Interest rates will fall by less than expected during the next two years because of Rachel Reeves’s spending and borrowing plans, said the Organisation for Economic Co-operation and Development (OECD).
This means millions will have to fork out higher mortgage repayment costs for longer.
In further humiliation for the Chancellor, Bank of England boss Andrew Bailey said the Government’s “biggest issue” after the Budget is the way businesses react to the hike in National Insurance.
He also warned that economic uncertainty is rising in the UK as well as globally.
The double blow came as Sir Keir Starmer dodged repeating his vow for the UK to have the fastest growth in the G7.
The UK is in the bottom half of the table for the OECD’s 2025 economic growth forecast
The Prime Minister was challenged over the pledge by Kemi Badenoch as they faced off in the House of Commons.
Sir Keir, who will “reset” his floundering premiership in a speech on Thursday, is facing claims it is being sidelined, with seemingly little prospect of reaching the goal as the US is surging ahead.

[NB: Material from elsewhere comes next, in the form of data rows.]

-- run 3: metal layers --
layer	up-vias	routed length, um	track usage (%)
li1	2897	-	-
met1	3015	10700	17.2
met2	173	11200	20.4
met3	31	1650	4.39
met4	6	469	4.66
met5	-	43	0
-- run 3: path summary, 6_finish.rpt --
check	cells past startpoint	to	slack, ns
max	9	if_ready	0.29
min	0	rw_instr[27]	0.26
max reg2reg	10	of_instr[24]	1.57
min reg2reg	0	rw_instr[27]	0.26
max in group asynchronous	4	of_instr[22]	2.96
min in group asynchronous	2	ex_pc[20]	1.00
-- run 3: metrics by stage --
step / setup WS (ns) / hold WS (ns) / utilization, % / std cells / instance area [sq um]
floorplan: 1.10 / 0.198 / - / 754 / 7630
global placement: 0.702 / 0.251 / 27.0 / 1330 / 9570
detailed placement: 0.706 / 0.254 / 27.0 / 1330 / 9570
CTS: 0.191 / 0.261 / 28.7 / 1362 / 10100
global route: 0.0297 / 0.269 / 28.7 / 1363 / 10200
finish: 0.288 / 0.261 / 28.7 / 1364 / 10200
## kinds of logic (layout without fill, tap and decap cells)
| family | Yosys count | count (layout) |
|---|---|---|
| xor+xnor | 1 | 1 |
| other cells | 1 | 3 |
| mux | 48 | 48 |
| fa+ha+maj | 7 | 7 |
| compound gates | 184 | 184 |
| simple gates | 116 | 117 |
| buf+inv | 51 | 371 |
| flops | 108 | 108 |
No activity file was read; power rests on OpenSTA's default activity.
**src/rtl/c2f_chunk_drainer.sv**
```systemverilog
// c2f_chunk_drainer: drains C2F RAM chunks one at a time. Every 64-bit word is
// summed into a running checksum, and each drained chunk is handed back to the
// TLP transceiver with a one-cycle DTAck pulse. A programmable stall after each
// chunk models a slow consumer.
module c2f_chunk_drainer #(
  parameter int INDEX_WIDTH  = 2,
  parameter int OFFSET_WIDTH = 9
) (
  input  logic                    pcieClk_in,
  input  logic                    reset_in,
  input  logic [INDEX_WIDTH-1:0]  wrPtr_in,
  input  logic [INDEX_WIDTH-1:0]  rdPtr_in,
  output logic                    dtAck_out,
  output logic [OFFSET_WIDTH-1:0] rdOffset_out,
  input  logic [63:0]             rdData_in,
  input  logic                    csReset_in,
  input  logic [31:0]             countInit_in,
  output logic [63:0]             csData_out,
  output logic                    csValid_out
);

  typedef enum logic [2:0] {
    S_IDLE, S_READ, S_DRAIN, S_STALL, S_ACK, S_WAITPTR
  } state_t;

  state_t                  r_state, w_next;
  logic [OFFSET_WIDTH-1:0] r_offset;
  logic [63:0]             r_sum;
  logic [31:0]             r_stall;
  logic [INDEX_WIDTH-1:0]  r_ackPtr;

  logic w_lastOff;
  logic w_add;

  // The read is registered, so the word for offset k arrives while offset
  // k+1 is issued. Offset 0 therefore contributes nothing, and the last word
  // lands during DRAIN.
  assign w_lastOff = &r_offset;
  assign w_add     = ((r_state == S_READ) && (r_offset != '0)) || (r_state == S_DRAIN);

  assign dtAck_out    = (r_state == S_ACK);
  assign rdOffset_out = r_offset;
  assign csData_out   = r_sum;
  assign csValid_out  = (r_state == S_IDLE) && (rdPtr_in == wrPtr_in);

  // State register.
  always_ff @(posedge pcieClk_in or posedge reset_in) begin
    if (reset_in) r_state <= S_IDLE;
    else          r_state <= w_next;
  end

  // Next-state logic. WAITPTR holds until the transceiver has moved rdPtr
  // past the acked chunk, so a late pointer update cannot cause a second ack.
  always_comb begin
    w_next = r_state;
    unique case (r_state)
      S_IDLE:    if (rdPtr_in != wrPtr_in) w_next = S_READ;
      S_READ:    if (w_lastOff) w_next = S_DRAIN;
      S_DRAIN:   w_next = (countInit_in == '0) ? S_ACK : S_STALL;
      S_STALL:   if (r_stall <= 32'd1) w_next = S_ACK;
      S_ACK:     w_next = S_WAITPTR;
      S_WAITPTR: if (rdPtr_in != r_ackPtr) w_next = S_IDLE;
      default:   w_next = S_IDLE;
    endcase
  end

  // Read offset: steps through the chunk in READ and wraps back to 0 on exit.
  always_ff @(posedge pcieClk_in or posedge reset_in) begin
    if (reset_in)                r_offset <= '0;
    else if (r_state == S_READ)  r_offset <= r_offset + OFFSET_WIDTH'(1);
    else                         r_offset <= '0;
  end

  // Stall counter: countInit is sampled only in DRAIN.
  always_ff @(posedge pcieClk_in or posedge reset_in) begin
    if (reset_in)                r_stall <= '0;
    else if (r_state == S_DRAIN) r_stall <= countInit_in;
    else if (r_state == S_STALL) r_stall <= r_stall - 32'd1;
  end

  // Remember which chunk was acked.
  always_ff @(posedge pcieClk_in or posedge reset_in) begin
    if (reset_in)              r_ackPtr <= '0;
    else if (r_state == S_ACK) r_ackPtr <= rdPtr_in;
  end

  // Checksum: wrapping 64-bit sum. A clear wins over an add in the same cycle.
  always_ff @(posedge pcieClk_in or posedge reset_in) begin
    if (reset_in)        r_sum <= '0;
    else if (csReset_in) r_sum <= '0;
    else if (w_add)      r_sum <= r_sum + rdData_in;
  end

endmodule

```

The toxic fallout from Labour’s October Budget has made it even less likely.
Ms Reeves set out plans for almost £70billion a year of extra public spending, funded through tax rises and increased borrowing.

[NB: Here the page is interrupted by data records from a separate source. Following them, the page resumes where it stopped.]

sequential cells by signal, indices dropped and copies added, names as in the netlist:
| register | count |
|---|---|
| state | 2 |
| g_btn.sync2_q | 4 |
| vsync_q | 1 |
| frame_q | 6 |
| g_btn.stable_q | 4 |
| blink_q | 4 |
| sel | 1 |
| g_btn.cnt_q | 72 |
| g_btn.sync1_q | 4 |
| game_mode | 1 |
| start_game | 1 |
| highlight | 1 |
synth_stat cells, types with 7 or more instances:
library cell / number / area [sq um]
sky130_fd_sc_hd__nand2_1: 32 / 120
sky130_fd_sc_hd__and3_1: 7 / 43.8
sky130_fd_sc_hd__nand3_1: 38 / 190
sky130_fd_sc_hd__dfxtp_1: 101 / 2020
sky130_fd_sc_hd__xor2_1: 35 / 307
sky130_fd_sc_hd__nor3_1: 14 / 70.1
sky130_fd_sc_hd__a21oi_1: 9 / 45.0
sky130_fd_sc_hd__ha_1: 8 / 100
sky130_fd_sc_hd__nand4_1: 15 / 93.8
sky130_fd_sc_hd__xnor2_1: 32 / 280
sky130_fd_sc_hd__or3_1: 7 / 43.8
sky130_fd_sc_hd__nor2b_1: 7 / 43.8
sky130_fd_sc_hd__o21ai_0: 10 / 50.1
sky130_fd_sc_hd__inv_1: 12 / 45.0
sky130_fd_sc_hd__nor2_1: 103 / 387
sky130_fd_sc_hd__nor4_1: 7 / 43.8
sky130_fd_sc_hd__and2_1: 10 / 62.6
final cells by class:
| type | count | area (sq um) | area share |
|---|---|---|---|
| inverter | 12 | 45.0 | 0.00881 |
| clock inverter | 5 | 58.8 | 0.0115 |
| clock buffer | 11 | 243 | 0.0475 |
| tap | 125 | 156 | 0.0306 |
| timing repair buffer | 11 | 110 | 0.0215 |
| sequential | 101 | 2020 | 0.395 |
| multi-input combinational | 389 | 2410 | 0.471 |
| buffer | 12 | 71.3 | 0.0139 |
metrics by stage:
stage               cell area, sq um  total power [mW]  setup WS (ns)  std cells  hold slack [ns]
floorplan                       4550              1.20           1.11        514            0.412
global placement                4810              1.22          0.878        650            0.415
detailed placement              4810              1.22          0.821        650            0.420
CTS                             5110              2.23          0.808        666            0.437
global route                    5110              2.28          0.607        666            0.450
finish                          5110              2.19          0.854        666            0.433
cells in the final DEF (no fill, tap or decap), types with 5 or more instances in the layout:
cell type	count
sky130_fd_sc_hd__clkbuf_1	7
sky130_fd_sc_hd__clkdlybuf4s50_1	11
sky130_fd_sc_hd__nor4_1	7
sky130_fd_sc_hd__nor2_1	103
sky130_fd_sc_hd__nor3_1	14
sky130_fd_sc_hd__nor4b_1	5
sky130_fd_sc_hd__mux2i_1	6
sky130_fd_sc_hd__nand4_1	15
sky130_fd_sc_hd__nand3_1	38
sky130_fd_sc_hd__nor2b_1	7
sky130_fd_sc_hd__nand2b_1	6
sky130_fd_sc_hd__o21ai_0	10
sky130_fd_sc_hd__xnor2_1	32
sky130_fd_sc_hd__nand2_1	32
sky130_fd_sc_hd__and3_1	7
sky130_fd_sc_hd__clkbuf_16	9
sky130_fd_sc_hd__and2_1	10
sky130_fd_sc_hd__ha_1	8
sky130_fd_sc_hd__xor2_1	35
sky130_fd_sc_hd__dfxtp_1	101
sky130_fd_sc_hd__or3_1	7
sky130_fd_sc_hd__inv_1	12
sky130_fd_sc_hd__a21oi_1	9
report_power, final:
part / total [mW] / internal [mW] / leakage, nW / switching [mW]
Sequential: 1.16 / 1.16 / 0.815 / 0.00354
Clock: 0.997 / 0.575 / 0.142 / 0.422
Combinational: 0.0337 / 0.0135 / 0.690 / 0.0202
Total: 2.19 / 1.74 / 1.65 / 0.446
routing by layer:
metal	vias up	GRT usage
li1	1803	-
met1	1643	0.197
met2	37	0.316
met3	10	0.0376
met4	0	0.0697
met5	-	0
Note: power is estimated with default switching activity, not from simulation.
===== config.mk =====
export PLATFORM = sky130hd
export DESIGN_NAME = ann_mux_sequencer_flat
export DESIGN_NICKNAME = d
export VERILOG_FILES = /design/src/rtl/ann_mux_sequencer_if.sv /design/src/rtl/ann_mux_sequencer.sv /design/src/flat_wrapper.sv
export SDC_FILE = /design/constraint.sdc
export NUM_CORES = 1
export LEC_CHECK = 0
export CAP_MARGIN = 20
export CELL_PAD_IN_SITES_DETAIL_PLACEMENT = 0
export CELL_PAD_IN_SITES_GLOBAL_PLACEMENT = 1
export CORE_UTILIZATION = 25
export CTS_BUF_LIST = sky130_fd_sc_hd__clkbuf_2
export DETAILED_ROUTE_END_ITERATION = 7
export GPL_TIMING_DRIVEN = 0
export PLACE_DENSITY = 0.69
export RECOVER_POWER = 25
export SKIP_LAST_GASP = 1
export SLEW_MARGIN = 20
export SYNTH_ARGS = -nofsm -noshare
export SYNTH_HDL_FRONTEND = slang
export SYNTH_SLANG_ARGS = --single-unit

===== constraint.sdc =====
create_clock -name iClk -period 4.3 [get_ports iClk]
set_clock_uncertainty 0.15 [all_clocks]
set_input_delay 0.86 -clock iClk [delete_from_list [all_inputs] [get_ports iClk]]
set_output_delay 0.86 -clock iClk [all_outputs]
set_load 0.03 [all_outputs]
==> config.mk <==
export PLATFORM = sky130hd
export DESIGN_NAME = fetch_seq
export DESIGN_NICKNAME = d
export VERILOG_FILES = /design/src/rtl/fetch_seq.sv
export SDC_FILE = /design/constraint.sdc
export NUM_CORES = 1
export LEC_CHECK = 0
export CAP_MARGIN = 30
export CORE_MARGIN = 1.5
export CORE_UTILIZATION = 43
export DETAILED_ROUTE_END_ITERATION = 8
export GPL_TIMING_DRIVEN = 0
export PLACE_DENSITY = 0.81
export REMOVE_ABC_BUFFERS = 1
export SLEW_MARGIN = 40
export SYNTH_ARGS = -nofsm -noshare
export SYNTH_HDL_FRONTEND = slang
export SYNTH_SLANG_ARGS = --single-unit
==> constraint.sdc <==
create_clock -name clk -period 3.01 [get_ports clk]
set_input_delay 0.7525 -clock clk [delete_from_list [all_inputs] [get_ports clk]]
set_output_delay 0.7525 -clock clk [all_outputs]
set_load 0.1 [all_outputs]
==> src/rtl/fetch_seq.sv <==
// ---------------------------------------------------------------------------
// fetch_seq -- instruction-fetch sequencer for the single-issue RISC-V core.
//
// Owns the program counter and drives a variable-latency instruction memory
// through a req/gnt + rvalid handshake with a single request outstanding.
// One instruction is presented to decode at a time. Execute-stage redirects
// preempt everything else, stale in-flight fetches are killed, and a missing
// response raises a sticky timeout flag before the fetch is reissued.
//
// Ports:
//   clk              in   rising-edge clock
//   rst              in   asynchronous, active-low reset
//   imem_req         out  fetch request valid (only in the REQ state)
//   imem_addr        out  fetch address, always the registered pc
//   imem_gnt         in   memory accepted the request this cycle
//   imem_rvalid      in   read data valid, one per granted request
//   imem_rdata       in   read data
//   stall            in   decode cannot accept this cycle
//   redirect         in   control-flow change taken
//   redirect_target  in   new pc, bits [1:0] forced to zero
//   instr            out  instruction handed to decode
//   instr_pc         out  address of instr
//   instr_valid      out  instr / instr_pc are valid
//   fetch_err        out  sticky memory-timeout flag
//   perf_fetched     out  delivered-instruction counter
//   perf_killed      out  discarded-response counter
//
// Build option:
//   FETCH_SEQ_PERF_EN  when defined, perf_fetched / perf_killed are 32-bit
//                      wrapping counters; otherwise both ports are tied to 0
//                      and no counter flops exist.
// ---------------------------------------------------------------------------
module fetch_seq #(
    parameter int unsigned          PC_WIDTH       = 32,
    parameter int unsigned          INSTR_WIDTH    = 32,
    parameter logic [PC_WIDTH-1:0]  RESET_VECTOR   = 32'h0000_0000,
    parameter int unsigned          TIMEOUT_CYCLES = 16
) (
    input  logic                   clk,
    input  logic                   rst,
    output logic                   imem_req,
    output logic [PC_WIDTH-1:0]    imem_addr,
    input  logic                   imem_gnt,
    input  logic                   imem_rvalid,
    input  logic [INSTR_WIDTH-1:0] imem_rdata,
    input  logic                   stall,
    input  logic                   redirect,
    input  logic [PC_WIDTH-1:0]    redirect_target,
    output logic [INSTR_WIDTH-1:0] instr,
    output logic [PC_WIDTH-1:0]    instr_pc,
    output logic                   instr_valid,
    output logic                   fetch_err,
    output logic [31:0]            perf_fetched,
    output logic [31:0]            perf_killed
);

    localparam int unsigned        CNT_W        = $clog2(TIMEOUT_CYCLES + 1);
    localparam logic [CNT_W-1:0]   TIMEOUT_LAST = CNT_W'(TIMEOUT_CYCLES - 1);
    localparam logic [PC_WIDTH-1:0] PC_STEP     = PC_WIDTH'(4);
    localparam logic [PC_WIDTH-1:0] ALIGN_MASK  = ~PC_WIDTH'(3);

    typedef enum logic [1:0] {
        IDLE = 2'd0,
        REQ  = 2'd1,
        WAIT = 2'd2,
        HOLD = 2'd3
    } state_e;

    state_e                   state_q, state_d;
    logic [PC_WIDTH-1:0]      pc_q, pc_d;
    logic                     kill_q, kill_d;
    logic [CNT_W-1:0]         cnt_q, cnt_d;
    logic [INSTR_WIDTH-1:0]   instr_q, instr_d;
    logic [PC_WIDTH-1:0]      instr_pc_q, instr_pc_d;
    logic                     instr_valid_q, instr_valid_d;
    logic                     fetch_err_q, fetch_err_d;
    logic [PC_WIDTH-1:0]      target_aligned;

    // Masking rather than slicing keeps every target bit in use.
    assign target_aligned = redirect_target & ALIGN_MASK;

    assign imem_req    = (state_q == REQ);
    assign imem_addr   = pc_q;
    assign instr       = instr_q;
    assign instr_pc    = instr_pc_q;
    assign instr_valid = instr_valid_q;
    assign fetch_err   = fetch_err_q;

    always_ff @(posedge clk or negedge rst) begin
        if (!rst) begin
            state_q       <= IDLE;
            pc_q          <= RESET_VECTOR;
            kill_q        <= 1'b0;
            cnt_q         <= '0;
            instr_q       <= '0;
            instr_pc_q    <= '0;
            instr_valid_q <= 1'b0;
            fetch_err_q   <= 1'b0;
        end else begin
            state_q       <= state_d;
            pc_q          <= pc_d;
            kill_q        <= kill_d;
            cnt_q         <= cnt_d;
            instr_q       <= instr_d;
            instr_pc_q    <= instr_pc_d;
            instr_valid_q <= instr_valid_d;
            fetch_err_q   <= fetch_err_d;
        end
    end

    always_comb begin
        state_d       = state_q;
        pc_d          = pc_q;
        kill_d        = kill_q;
        cnt_d         = cnt_q;
        instr_d       = instr_q;
        instr_pc_d    = instr_pc_q;
        instr_valid_d = instr_valid_q;
        fetch_err_d   = fetch_err_q;

        unique case (state_q)
            IDLE: begin
                if (redirect) begin
                    pc_d = target_aligned;
                end
                state_d = REQ;
            end

            // Any rvalid seen here belongs to an abandoned request and is
            // ignored. A fresh grant starts a clean transaction unless a
            // redirect arrives in the same cycle, in which case the
            // response for the old pc must be thrown away.
            REQ: begin
                if (redirect) begin
                    pc_d = target_aligned;
                end
                if (imem_gnt) begin
                    state_d = WAIT;
                    cnt_d   = '0;
                    kill_d  = redirect;
                end
            end

            // The counter saturates so that redirects arriving right at the
            // timeout boundary cannot make it wrap and hide the timeout.
            WAIT: begin
                if (cnt_q < TIMEOUT_LAST) begin
                    cnt_d = cnt_q + CNT_W'(1);
                end
                if (imem_rvalid) begin
                    if (kill_q || redirect) begin
                        kill_d  = 1'b0;
                        state_d = REQ;
                        if (redirect) begin
                            pc_d = target_aligned;
                        end
                    end else begin
                        instr_d       = imem_rdata;
                        instr_pc_d    = pc_q;
                        instr_valid_d = 1'b1;
                        pc_d          = pc_q + PC_STEP;
                        state_d       = HOLD;
                    end
                end else if (redirect) begin
                    pc_d   = target_aligned;
                    kill_d = 1'b1;
                end else if (cnt_q >= TIMEOUT_LAST) begin
                    fetch_err_d = 1'b1;
                    kill_d      = 1'b1;
                    state_d     = REQ;
                end
            end

            HOLD: begin
                if (redirect) begin
                    instr_valid_d = 1'b0;
                    pc_d          = target_aligned;
                    state_d       = REQ;
                end else if (!stall) begin
                    instr_valid_d = 1'b0;
                    state_d       = REQ;
                end
            end

            default: begin
                state_d = IDLE;
            end
        endcase
    end

`ifdef FETCH_SEQ_PERF_EN
    logic [31:0] perf_fetched_q;
    logic [31:0] perf_killed_q;
    logic        fetch_event;
    logic        kill_event;

    assign fetch_event = (state_q == WAIT) && imem_rvalid && !kill_q && !redirect;
    assign kill_event  = (state_q == WAIT) && imem_rvalid && (kill_q || redirect);

    // Free-running counters; wrap-around at 2^32 is intended.
    always_ff @(posedge clk or negedge rst) begin
        if (!rst) begin
            perf_fetched_q <= '0;
            perf_killed_q  <= '0;
        end else begin
            if (fetch_event) begin
                perf_fetched_q <= perf_fetched_q + 32'd1;
            end
            if (kill_event) begin
                perf_killed_q <= perf_killed_q + 32'd1;
            end
        end
    end

    assign perf_fetched = perf_fetched_q;
    assign perf_killed  = perf_killed_q;
`else
    assign perf_fetched = 32'd0;
    assign perf_killed  = 32'd0;
`endif

endmodule

==> run_results.csv <==
group,metric,value,unit
status,run_status,"finished, final reports clean",
floorplanning,ioPinCount,233,
sta,hold_slack,0.283,ns
setup_path,crit_chain,"inv_1, ha_1, nor4bb_4, buf_6, buf_6, buf_4, buf_4, buf_4, mux2_2",
place,dp_hpwl,9.55,mm
route,routed_wl,12.9,mm
layout,drive_gt1_frac,0.306,
layout,finalInstanceArea,6910,um2
floorplanning,die_x,115,um
clocking,clock_latency,0.35,ns
route,routedWlPerCell,15.6,um
route,final_antenna_net_count,0,
synthesis,syn-instance-count,493,
clocking,cts.sinks,106,
sta,tightestPinTransition,0.689,ns
synthesis,synth.most_common_cell,"dfrtp_1",
floorplanning,num_rows,40,
power,cellPowerDensity,1100,nW/um2
setup_path,cp.arrival,3.02,ns
clocking,cts_tree,"built",
grt,grt_pass1_wl,20.1,mm
sta,max_freq,0.359,GHz
setup_path,crit_fanout,16,
grt,grt_usage,0.194,
synthesis,yosys_most_used_dff,"dfrtp_1",
setup_path,crit_type,"reg2reg",
grt,grt_overflow,0,
setup_path,end_kind,"flop",
sta,hold_viol,0,
synthesis,ys_ff_latch,106,
setup_path,cp_slowest_cell,"ha_1",
clocking,htreeDepth,3,
layout,fin_cells,831,
clocking,holdBufCountCts,0,
clocking,path_clk_slew,0.07,ns
clocking,clockBufferDepth,2,
layout,nNetsFinal,735,
synthesis,async_flop_share,1.00,
route,via_per_inst,5.10,
synthesis,synth_area_leaders,"dfrtp_1 49%, mux2_2 13%, buf_4 8.8%",
sta,fin_ws,0.222,ns
synthesis,yosysWarnings,0,
synthesis,synth.largest_area_cell,"dfrtp_1",
floorplanning,die_area,13300,um2
sta,drv_slew,0,
layout,n_antenna_cell,0,
power,worst_ir_drop_vdd,748,uV
synthesis,syn_area_per_cell,11.0,um2
worst_hold_path,hold_path_class,"in2async",
layout,area_delta_synth_final,27.1,%
setup_path,critical_path.top_delay_family,"buffers and inverters",
setup_path,cp.buffers_inverters,6,
setup_path,slowest_delay,0.46,ns
floorplanning,die_y,115,um
grt,grt_pass1_vias,4001,
floorplanning,core-area,12200,um2
setup_path,start_kind,"flop",
clocking,clock-root-buffer,"clkbuf_16",
clocking,cts_made_buffers,9,
run,maxCapViolations,0,
sta,grt_setup_unrepaired,"no",
place,pre_cts_slack,-0.301,ns
synthesis,synth_top_area_share,0.488,
route,drc,0,
setup_path,cp.required,3.24,ns
sta,finalWorstPathRequiredPeriod,2.79,ns
sta,slew_headroom,0.536,
clocking,cts_resized,0,
place,portBuffers,166,
synthesis,synthTopCellsByCount,"106 x dfrtp_1, 65 x mux2_2, 64 x buf_4",
place,placedInstanceArea,6590,um2
place,place_congestion,0.773,
synthesis,netlist_area,5440,um2
synthesis,synth-edff-count,0,
synthesis,synth_cell_types,56,
grt,grt_max_degree,63,
grt,antenna_found_initial,0,
power,total_power,7.61,mW
route,firstDrtPassIters,4,
route,vias,4236,
sta,fin_skew,0.00456,ns
setup_path,crit_top_cell,"buf_4",
synthesis,yosysSeqAreaShare,0.488,
sta,setup_violations,0,
power,leakage,3.28,nW
route,drt-initial-drc-count,233,
floorplanning,start_util,0.447,
sta,fin_crit_sh,0.926,
place,dp.cells,814,
## path summary, 6_finish.rpt
path | startpoint | to | slack, ns | depth (start not counted)
worst min register to register | fetch_err | fetch_err | 0.46 | 1
min in group clk | fetch_err | fetch_err | 0.46 | 1
worst max register to register | state_q[0] | instr[22] | 0.22 | 9
worst max-delay path | state_q[0] | instr[22] | 0.22 | 9
max in group asynchronous | rst | imem_addr[23] | 2.09 | 2
worst min-delay path | rst | instr_pc[24] | 0.28 | 1
## stage by stage
| stage | utilization | setup TNS (ns) |
|---|---|---|
| finish | 0.568 | 0 |
| detailed placement | 0.541 | -4.35 |
| floorplan | - | -358.16 |
| global placement | 0.572 | -990.47 |
| global route | 0.568 | 0 |
| CTS | 0.568 | 0 |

In its annual economic survey, the OECD said interest rates – which currently sit at 4.75% – are expected to fall back to 3.5% by early 2026.
The report said: “Fiscal policy will be tightening over 2024-26, though by less than expected, with significant fiscal loosening in the tax, spending, and borrowing package announced at the autumn Budget.”
Richard Fuller, Shadow Chief Secretary to the Treasury, said the report shows that the Chancellor’s “sums don’t add up”.
He said: “Labour told the public, printed in black and white in their manifesto, that they would not raise taxes on working people, and then their Budget did exactly that.
“Last week Rachel Reeves told businesses that there would be no more taxes and no more borrowing, and now even she won’t repeat that promise.
“The Chancellor has ducked difficult decisions on productivity and welfare reform, instead launching a tax and borrowing spree that pushes up inflation and risks interest rates staying higher for longer.
Andrew Bailey said the Government’s ‘biggest issue’ after the Budget is the way businesses react to the hike in National Insurance
“Now, she is seeing the consequences first-hand as the OECD today warns that Labour’s choices mean higher inflation and higher interest rates.
“Labour’s economic team is rapidly losing the confidence of business leaders and British workers who are savvy enough to know that the Chancellor’s sums won’t add up and she may soon be back for more.”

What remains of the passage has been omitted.